Hacker News new | ask | show | jobs
by gruez 2246 days ago
What you're describing is significantly harder than what's described in the blog post. Not only do you have to validate a file looks like a .jpg/.json/.zip file, you also need to validate that it looks semantically correct (ie. the file format is valid but a chunk of it is missing).

Most people solve this issue by keeping multiple versions, not by trying to "validate" the backups somehow.

2 comments

Maybe I'm misinterpreting the output from their backup tool, but isn't that exactly what it's doing?

    Metrics for todoist-fullsync:
    
    name   1 days ago  8 days ago
    ------------------------------
    files  1           1
    bytes  82363       86661
    items  85          87
The "items" line there seems like it's actually parsing the file and counting the number of entries in it? It's also captured in point #2: "Can be intuitively evaluated as plausible or suspicious. If the number of tasks in my Todoist export dropped from dozens to 1, that would be cause for concern."
Right. Aside from 'files' and 'bytes', the metrics are just the result of running shell commands specified in a config file. In this case it's `jq '.items | length' $PARCEL_PATH`, i.e., parse the file and print the length of the attribute named "items".

Obviously, that won't catch all potential problems in the file, but it's a low-effort way to catch some.

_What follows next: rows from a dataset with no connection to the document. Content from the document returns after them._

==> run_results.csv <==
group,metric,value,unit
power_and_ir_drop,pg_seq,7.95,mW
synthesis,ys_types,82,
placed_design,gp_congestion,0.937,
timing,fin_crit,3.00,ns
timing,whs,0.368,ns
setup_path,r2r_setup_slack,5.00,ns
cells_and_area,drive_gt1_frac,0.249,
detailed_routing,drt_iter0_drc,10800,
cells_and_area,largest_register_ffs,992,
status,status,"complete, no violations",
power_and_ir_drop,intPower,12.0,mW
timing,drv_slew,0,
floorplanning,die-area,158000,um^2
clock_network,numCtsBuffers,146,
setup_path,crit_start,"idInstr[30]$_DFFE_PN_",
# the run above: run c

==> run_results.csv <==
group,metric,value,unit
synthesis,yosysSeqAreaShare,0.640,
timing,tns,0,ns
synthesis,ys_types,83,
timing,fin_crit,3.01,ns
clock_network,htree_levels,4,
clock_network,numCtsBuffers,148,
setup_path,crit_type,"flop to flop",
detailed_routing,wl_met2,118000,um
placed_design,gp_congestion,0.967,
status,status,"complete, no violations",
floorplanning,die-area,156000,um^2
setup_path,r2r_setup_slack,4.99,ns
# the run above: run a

I keep multiple versions as well, and also use third-party backup software on all these files. These techniques are meant to be part of something analogous to a 'defense in depth' against errors in the backup process, not thorough or foolproof.

> Not only do you have to validate a file looks like a .jpg/.json/.zip file, you also need to validate that it looks semantically correct (ie. the file format is valid but a chunk of it is missing).

But you don't have to do that perfectly to get value out of it; for example:

- If the .json file parses as json, then at least you probably didn't truncate the download mid-stream.

- If it also contains a particular attribute, then you probably didn't save a structured error response instead of the actual data, or save something from a radically-nonpassively-changed endpoint that might no longer be adequate.

- If it also has roughly the number of elements you expect, you probably didn't miss entire pages of the response.